* [WHAT THE EXERCISE ASKS]: What you give must be exactly the lines of the material from the first through the line that contains "inv_1 | 4 |", inclusive, and no others.

* [SUPPLIED DATA]:
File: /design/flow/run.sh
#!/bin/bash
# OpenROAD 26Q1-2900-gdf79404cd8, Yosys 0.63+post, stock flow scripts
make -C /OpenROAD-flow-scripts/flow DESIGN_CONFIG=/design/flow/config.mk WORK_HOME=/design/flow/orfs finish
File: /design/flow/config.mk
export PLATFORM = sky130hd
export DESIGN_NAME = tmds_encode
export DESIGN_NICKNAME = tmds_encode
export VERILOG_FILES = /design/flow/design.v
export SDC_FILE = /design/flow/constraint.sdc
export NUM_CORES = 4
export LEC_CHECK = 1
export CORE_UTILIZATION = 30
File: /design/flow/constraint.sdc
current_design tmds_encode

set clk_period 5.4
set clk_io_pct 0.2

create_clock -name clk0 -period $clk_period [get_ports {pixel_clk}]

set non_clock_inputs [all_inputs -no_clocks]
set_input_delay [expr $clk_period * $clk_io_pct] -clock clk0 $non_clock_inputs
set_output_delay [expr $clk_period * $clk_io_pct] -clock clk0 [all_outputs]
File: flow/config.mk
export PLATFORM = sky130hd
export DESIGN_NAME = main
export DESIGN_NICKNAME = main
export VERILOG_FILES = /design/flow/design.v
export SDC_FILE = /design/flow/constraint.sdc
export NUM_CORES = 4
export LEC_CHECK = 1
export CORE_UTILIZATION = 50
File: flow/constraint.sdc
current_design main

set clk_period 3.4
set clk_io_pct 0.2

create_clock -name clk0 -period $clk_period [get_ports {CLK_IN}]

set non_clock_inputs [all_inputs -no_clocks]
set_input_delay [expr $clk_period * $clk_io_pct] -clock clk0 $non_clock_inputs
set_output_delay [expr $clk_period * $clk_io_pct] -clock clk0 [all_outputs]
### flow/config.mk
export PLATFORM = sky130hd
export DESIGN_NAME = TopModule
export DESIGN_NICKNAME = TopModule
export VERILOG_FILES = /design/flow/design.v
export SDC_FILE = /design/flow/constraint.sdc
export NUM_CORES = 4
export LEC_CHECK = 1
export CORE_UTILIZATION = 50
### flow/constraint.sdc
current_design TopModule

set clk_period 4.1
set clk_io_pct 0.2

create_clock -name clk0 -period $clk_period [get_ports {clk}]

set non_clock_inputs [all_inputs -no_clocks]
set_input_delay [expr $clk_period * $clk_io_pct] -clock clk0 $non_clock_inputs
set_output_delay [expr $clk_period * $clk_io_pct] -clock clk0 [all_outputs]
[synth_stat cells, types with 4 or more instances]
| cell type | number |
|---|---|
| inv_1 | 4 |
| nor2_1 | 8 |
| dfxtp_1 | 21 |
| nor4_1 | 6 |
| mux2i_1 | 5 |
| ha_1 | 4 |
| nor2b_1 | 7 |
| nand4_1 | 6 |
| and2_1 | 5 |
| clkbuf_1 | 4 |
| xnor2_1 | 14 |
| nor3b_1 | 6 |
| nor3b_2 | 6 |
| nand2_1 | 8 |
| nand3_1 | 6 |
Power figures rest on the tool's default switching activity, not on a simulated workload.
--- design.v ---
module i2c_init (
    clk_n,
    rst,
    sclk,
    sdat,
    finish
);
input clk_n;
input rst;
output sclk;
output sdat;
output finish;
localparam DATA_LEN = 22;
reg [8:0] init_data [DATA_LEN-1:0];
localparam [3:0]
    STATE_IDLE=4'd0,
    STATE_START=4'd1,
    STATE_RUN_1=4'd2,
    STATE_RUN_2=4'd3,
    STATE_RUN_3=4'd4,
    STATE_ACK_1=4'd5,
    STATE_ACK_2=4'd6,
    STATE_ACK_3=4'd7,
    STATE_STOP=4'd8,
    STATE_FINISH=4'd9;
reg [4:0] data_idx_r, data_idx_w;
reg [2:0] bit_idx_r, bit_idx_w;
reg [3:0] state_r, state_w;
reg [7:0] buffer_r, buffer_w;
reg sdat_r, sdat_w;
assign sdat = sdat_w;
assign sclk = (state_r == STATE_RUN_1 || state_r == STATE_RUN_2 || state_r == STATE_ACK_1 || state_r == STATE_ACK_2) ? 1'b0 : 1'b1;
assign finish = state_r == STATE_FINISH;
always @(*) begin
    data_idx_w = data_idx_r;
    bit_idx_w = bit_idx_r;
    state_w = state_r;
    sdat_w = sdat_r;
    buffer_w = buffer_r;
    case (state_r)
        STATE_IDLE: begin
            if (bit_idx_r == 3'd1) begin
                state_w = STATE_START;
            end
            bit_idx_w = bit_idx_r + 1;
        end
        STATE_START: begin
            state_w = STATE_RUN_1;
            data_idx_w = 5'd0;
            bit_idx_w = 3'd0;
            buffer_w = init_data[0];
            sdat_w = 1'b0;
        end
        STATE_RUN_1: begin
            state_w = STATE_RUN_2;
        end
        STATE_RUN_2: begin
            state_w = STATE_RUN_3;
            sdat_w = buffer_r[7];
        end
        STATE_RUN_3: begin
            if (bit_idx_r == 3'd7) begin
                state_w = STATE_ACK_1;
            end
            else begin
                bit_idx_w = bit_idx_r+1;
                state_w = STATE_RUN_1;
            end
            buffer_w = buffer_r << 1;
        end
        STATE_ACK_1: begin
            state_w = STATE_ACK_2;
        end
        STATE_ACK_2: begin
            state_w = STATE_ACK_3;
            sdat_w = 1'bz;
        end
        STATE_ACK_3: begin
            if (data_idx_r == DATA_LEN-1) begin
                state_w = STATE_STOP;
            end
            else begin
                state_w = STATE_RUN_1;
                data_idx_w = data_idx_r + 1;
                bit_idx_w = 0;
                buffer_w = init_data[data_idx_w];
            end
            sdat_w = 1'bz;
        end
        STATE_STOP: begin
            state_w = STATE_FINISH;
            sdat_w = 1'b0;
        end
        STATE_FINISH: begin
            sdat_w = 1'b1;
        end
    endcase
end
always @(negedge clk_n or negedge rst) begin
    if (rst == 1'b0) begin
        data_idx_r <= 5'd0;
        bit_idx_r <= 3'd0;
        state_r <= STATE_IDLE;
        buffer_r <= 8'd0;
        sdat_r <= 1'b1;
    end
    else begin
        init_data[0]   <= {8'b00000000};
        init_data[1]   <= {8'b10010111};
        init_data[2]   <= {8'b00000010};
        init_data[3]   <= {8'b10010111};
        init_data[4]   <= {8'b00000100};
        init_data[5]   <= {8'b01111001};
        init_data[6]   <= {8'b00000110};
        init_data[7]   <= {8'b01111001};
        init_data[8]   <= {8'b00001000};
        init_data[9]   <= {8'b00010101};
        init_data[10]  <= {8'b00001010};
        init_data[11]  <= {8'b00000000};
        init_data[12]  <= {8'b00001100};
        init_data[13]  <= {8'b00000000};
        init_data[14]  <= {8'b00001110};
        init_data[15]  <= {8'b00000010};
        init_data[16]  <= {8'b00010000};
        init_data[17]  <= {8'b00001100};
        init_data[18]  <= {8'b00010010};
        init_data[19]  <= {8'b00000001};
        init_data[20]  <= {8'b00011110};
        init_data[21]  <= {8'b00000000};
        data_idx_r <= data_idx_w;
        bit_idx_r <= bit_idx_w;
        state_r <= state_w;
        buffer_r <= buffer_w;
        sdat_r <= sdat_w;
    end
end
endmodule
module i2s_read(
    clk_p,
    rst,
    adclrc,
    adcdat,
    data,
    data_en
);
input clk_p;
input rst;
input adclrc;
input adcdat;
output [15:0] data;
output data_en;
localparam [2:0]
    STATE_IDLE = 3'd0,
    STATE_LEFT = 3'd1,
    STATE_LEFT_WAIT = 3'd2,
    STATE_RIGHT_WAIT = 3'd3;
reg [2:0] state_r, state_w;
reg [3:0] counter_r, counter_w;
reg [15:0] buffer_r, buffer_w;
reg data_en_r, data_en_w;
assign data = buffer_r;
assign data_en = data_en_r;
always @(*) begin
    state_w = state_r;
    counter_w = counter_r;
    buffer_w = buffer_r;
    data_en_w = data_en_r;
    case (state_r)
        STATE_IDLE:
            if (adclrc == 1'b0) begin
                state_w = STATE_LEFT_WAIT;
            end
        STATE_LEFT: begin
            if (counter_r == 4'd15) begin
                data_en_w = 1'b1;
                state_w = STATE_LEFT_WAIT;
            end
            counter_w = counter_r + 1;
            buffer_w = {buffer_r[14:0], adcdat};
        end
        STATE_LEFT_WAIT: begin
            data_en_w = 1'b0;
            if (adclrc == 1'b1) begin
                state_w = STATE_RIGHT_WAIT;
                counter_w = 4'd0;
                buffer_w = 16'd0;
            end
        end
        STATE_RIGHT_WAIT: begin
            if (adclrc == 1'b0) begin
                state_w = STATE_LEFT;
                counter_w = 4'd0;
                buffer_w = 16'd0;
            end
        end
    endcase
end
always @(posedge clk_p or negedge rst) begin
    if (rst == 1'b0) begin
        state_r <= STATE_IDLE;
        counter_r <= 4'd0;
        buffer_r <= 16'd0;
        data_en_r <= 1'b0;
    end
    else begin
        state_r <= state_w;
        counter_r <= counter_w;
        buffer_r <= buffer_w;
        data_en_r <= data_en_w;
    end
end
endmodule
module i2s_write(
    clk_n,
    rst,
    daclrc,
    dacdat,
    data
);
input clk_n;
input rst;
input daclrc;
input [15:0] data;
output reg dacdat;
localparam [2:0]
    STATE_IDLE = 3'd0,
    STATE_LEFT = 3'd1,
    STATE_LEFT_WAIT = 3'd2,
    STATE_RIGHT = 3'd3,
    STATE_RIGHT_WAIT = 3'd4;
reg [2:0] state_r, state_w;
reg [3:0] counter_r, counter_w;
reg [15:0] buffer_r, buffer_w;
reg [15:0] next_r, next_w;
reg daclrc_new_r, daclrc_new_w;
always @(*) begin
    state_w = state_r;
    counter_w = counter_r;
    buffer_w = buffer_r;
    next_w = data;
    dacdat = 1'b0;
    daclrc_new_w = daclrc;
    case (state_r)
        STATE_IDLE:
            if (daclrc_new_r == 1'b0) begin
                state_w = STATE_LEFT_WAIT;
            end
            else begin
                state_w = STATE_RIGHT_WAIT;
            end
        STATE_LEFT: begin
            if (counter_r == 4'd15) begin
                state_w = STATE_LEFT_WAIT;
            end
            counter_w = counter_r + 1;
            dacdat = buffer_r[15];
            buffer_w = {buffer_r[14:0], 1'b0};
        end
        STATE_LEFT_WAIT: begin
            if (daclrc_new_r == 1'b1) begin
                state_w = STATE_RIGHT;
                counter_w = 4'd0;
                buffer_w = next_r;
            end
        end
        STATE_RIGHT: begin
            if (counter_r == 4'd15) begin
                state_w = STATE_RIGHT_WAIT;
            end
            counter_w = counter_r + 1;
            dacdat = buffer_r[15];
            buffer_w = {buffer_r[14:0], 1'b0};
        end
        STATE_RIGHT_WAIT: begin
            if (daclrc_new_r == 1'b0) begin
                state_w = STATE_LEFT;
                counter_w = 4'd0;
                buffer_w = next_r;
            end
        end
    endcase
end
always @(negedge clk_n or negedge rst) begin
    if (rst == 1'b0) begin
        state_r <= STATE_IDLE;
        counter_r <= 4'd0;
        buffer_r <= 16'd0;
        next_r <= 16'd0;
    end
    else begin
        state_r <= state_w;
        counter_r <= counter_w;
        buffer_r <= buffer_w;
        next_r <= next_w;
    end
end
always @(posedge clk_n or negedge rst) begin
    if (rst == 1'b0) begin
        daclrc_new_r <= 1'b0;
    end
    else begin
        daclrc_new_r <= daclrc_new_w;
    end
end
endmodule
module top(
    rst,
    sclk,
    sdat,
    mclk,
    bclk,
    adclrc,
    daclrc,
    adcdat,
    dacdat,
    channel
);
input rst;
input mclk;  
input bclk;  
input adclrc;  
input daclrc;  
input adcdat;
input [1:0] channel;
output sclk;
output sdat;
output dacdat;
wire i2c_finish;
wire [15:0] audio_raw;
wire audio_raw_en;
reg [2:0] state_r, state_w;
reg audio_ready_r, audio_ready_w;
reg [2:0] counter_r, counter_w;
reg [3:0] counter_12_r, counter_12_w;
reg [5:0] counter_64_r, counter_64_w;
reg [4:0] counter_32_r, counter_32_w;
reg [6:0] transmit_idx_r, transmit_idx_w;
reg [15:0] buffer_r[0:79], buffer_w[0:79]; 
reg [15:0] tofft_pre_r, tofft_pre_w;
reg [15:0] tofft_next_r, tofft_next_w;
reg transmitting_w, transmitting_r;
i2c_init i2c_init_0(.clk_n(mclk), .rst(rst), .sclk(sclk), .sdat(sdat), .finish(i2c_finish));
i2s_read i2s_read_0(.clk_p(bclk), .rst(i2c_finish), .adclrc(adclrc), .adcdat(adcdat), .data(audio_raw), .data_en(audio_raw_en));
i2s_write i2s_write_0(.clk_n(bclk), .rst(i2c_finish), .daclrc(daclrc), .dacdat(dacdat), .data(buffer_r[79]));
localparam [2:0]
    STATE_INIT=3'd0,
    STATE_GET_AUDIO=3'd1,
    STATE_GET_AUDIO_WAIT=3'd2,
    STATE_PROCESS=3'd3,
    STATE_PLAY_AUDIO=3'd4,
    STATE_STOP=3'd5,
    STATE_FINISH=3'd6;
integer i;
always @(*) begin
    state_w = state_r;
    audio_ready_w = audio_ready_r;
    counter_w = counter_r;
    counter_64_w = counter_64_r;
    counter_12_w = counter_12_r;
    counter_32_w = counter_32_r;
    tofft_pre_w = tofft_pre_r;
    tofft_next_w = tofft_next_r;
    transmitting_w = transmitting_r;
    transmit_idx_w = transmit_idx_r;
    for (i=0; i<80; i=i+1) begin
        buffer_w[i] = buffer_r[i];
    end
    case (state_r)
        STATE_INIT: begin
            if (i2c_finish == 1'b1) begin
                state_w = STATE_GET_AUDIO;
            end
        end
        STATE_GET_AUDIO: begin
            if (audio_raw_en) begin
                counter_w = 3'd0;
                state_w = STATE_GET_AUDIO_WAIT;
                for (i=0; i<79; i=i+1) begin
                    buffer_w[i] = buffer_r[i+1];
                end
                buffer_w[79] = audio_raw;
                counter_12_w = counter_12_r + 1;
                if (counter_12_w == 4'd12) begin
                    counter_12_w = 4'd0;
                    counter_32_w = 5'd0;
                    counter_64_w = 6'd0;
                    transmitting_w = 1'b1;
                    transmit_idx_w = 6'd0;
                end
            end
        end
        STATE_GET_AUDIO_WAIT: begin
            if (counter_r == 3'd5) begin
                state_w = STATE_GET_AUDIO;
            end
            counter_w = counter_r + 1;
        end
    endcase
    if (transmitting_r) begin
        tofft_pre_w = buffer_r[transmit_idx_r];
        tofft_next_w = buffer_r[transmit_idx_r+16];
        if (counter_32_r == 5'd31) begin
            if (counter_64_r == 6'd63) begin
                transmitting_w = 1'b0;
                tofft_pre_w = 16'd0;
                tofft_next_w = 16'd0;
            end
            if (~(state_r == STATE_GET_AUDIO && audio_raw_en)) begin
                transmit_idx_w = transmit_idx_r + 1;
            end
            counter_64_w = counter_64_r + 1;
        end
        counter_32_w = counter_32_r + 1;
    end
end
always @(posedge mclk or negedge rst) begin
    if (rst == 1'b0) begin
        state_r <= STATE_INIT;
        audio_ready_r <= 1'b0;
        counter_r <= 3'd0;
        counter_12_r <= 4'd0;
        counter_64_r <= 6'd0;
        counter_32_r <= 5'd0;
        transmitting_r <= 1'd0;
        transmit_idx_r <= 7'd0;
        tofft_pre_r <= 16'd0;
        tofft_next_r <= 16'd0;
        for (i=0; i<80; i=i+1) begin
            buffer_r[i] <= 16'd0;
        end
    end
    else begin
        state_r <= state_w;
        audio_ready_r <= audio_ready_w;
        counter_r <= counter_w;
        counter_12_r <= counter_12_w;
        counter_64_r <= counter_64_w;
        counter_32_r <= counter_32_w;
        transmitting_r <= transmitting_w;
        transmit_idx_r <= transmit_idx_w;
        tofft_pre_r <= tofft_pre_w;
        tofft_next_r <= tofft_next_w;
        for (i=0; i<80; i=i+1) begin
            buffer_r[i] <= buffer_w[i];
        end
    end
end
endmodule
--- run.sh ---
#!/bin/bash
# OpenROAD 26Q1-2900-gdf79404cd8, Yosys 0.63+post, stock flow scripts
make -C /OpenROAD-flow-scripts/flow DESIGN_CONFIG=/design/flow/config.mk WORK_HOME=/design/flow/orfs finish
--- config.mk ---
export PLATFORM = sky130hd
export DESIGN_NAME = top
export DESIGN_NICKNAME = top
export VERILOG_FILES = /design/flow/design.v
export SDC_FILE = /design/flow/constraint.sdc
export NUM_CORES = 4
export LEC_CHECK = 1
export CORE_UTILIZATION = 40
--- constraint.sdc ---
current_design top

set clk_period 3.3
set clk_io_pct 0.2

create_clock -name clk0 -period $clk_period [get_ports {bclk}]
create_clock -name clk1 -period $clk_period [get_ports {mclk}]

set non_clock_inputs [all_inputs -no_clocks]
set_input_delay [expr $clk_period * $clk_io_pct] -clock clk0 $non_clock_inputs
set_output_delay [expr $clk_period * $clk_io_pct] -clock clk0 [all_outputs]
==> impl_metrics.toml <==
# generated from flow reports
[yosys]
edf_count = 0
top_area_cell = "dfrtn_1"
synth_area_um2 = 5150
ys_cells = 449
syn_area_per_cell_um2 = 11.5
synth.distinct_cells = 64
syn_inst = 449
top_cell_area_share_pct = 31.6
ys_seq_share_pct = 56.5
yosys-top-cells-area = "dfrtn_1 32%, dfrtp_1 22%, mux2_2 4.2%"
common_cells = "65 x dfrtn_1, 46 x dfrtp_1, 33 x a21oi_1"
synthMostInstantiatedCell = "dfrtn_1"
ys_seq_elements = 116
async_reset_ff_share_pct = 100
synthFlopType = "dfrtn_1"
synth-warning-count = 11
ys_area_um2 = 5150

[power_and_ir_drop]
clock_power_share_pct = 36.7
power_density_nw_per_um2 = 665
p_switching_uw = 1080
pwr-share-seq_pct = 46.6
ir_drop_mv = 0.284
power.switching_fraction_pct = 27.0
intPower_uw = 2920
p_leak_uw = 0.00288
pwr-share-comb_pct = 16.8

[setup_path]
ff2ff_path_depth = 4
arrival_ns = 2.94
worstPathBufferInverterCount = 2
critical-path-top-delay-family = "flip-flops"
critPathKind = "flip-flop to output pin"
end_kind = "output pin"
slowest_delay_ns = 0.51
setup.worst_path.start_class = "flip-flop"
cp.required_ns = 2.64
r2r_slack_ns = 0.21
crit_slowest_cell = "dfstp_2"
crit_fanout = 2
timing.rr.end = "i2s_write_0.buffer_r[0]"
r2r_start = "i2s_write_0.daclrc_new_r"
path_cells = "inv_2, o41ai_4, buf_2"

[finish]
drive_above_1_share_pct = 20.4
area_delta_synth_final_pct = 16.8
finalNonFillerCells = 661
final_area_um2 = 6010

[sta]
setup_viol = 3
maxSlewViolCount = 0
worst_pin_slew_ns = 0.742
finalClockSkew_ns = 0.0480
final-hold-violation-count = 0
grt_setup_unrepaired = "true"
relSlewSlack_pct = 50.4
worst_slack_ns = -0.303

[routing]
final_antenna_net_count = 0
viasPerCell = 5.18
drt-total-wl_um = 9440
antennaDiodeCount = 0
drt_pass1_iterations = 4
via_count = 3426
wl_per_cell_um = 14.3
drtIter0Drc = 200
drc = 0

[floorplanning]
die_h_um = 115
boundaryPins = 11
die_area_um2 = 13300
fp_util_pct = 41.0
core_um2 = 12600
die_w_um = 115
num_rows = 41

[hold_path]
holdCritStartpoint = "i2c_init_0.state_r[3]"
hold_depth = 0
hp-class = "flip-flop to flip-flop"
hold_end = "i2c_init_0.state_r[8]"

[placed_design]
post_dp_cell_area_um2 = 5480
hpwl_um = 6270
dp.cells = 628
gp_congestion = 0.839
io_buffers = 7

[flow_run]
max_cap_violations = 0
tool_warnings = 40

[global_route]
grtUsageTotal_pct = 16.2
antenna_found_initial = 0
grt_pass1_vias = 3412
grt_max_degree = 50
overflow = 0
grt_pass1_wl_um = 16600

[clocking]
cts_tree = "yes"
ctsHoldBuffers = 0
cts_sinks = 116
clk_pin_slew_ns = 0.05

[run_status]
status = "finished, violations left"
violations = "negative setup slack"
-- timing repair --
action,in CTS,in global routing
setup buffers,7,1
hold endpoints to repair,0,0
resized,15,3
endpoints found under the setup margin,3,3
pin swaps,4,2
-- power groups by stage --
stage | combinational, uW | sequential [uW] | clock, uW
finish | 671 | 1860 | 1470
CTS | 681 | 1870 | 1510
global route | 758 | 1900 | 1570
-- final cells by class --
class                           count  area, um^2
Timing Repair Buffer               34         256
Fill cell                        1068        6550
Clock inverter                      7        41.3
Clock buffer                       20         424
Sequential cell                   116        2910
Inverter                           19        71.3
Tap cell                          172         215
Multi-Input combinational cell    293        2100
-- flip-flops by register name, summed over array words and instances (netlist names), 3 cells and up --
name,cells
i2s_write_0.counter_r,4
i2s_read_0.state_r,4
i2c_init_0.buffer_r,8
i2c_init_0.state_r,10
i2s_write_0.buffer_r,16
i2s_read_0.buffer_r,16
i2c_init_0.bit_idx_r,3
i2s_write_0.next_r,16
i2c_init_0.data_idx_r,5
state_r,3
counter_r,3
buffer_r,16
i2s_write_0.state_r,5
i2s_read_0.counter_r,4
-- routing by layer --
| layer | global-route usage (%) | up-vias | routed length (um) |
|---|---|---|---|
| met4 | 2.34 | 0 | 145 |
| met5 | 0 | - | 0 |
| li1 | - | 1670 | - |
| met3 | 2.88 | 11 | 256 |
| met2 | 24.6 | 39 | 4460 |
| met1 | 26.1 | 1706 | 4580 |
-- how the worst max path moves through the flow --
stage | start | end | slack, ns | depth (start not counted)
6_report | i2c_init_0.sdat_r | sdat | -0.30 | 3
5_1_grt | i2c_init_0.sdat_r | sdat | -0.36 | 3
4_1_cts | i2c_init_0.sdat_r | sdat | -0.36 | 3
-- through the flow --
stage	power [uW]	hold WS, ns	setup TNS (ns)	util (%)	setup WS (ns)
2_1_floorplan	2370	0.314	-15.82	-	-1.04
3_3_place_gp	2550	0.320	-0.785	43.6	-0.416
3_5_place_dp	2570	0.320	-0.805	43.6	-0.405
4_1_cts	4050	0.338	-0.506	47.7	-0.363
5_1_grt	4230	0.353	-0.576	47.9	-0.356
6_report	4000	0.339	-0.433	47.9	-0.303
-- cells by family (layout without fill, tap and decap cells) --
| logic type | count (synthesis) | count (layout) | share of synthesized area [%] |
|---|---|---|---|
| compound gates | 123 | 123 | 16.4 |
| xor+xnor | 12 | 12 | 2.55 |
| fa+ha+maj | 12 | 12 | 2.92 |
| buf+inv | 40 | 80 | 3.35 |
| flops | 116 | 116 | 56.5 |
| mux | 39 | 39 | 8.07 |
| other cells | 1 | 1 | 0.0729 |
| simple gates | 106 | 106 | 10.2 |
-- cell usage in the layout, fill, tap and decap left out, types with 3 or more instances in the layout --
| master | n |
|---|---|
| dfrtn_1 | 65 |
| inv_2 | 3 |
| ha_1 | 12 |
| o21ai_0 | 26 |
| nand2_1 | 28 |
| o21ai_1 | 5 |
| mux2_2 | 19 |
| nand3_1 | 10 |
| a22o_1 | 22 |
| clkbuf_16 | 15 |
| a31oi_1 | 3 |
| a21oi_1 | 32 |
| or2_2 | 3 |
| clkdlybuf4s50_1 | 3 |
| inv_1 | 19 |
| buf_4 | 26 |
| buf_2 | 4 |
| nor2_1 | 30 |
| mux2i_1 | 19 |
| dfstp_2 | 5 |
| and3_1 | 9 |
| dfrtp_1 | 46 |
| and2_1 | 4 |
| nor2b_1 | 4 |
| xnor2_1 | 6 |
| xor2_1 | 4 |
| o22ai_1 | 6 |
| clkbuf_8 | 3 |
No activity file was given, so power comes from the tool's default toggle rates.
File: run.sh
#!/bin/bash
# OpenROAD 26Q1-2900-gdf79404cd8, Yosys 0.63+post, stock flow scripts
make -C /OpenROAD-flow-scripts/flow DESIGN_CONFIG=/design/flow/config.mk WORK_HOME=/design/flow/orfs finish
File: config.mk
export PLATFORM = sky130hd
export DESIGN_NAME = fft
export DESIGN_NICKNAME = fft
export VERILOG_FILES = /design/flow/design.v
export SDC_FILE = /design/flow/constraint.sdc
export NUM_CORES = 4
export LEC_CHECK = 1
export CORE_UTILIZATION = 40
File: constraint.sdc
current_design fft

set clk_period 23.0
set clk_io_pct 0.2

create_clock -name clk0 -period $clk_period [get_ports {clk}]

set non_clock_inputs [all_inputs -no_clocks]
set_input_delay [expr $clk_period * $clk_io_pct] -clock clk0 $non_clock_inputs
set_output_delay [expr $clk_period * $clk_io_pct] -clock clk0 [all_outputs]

* [RESPONSE AREA]:
File: /design/flow/run.sh
#!/bin/bash
# OpenROAD 26Q1-2900-gdf79404cd8, Yosys 0.63+post, stock flow scripts
make -C /OpenROAD-flow-scripts/flow DESIGN_CONFIG=/design/flow/config.mk WORK_HOME=/design/flow/orfs finish
File: /design/flow/config.mk
export PLATFORM = sky130hd
export DESIGN_NAME = tmds_encode
export DESIGN_NICKNAME = tmds_encode
export VERILOG_FILES = /design/flow/design.v
export SDC_FILE = /design/flow/constraint.sdc
export NUM_CORES = 4
export LEC_CHECK = 1
export CORE_UTILIZATION = 30
File: /design/flow/constraint.sdc
current_design tmds_encode

set clk_period 5.4
set clk_io_pct 0.2

create_clock -name clk0 -period $clk_period [get_ports {pixel_clk}]

set non_clock_inputs [all_inputs -no_clocks]
set_input_delay [expr $clk_period * $clk_io_pct] -clock clk0 $non_clock_inputs
set_output_delay [expr $clk_period * $clk_io_pct] -clock clk0 [all_outputs]
File: flow/config.mk
export PLATFORM = sky130hd
export DESIGN_NAME = main
export DESIGN_NICKNAME = main
export VERILOG_FILES = /design/flow/design.v
export SDC_FILE = /design/flow/constraint.sdc
export NUM_CORES = 4
export LEC_CHECK = 1
export CORE_UTILIZATION = 50
File: flow/constraint.sdc
current_design main

set clk_period 3.4
set clk_io_pct 0.2

create_clock -name clk0 -period $clk_period [get_ports {CLK_IN}]

set non_clock_inputs [all_inputs -no_clocks]
set_input_delay [expr $clk_period * $clk_io_pct] -clock clk0 $non_clock_inputs
set_output_delay [expr $clk_period * $clk_io_pct] -clock clk0 [all_outputs]
### flow/config.mk
export PLATFORM = sky130hd
export DESIGN_NAME = TopModule
export DESIGN_NICKNAME = TopModule
export VERILOG_FILES = /design/flow/design.v
export SDC_FILE = /design/flow/constraint.sdc
export NUM_CORES = 4
export LEC_CHECK = 1
export CORE_UTILIZATION = 50
### flow/constraint.sdc
current_design TopModule

set clk_period 4.1
set clk_io_pct 0.2

create_clock -name clk0 -period $clk_period [get_ports {clk}]

set non_clock_inputs [all_inputs -no_clocks]
set_input_delay [expr $clk_period * $clk_io_pct] -clock clk0 $non_clock_inputs
set_output_delay [expr $clk_period * $clk_io_pct] -clock clk0 [all_outputs]
[synth_stat cells, types with 4 or more instances]
| cell type | number |
|---|---|
| inv_1 | 4 |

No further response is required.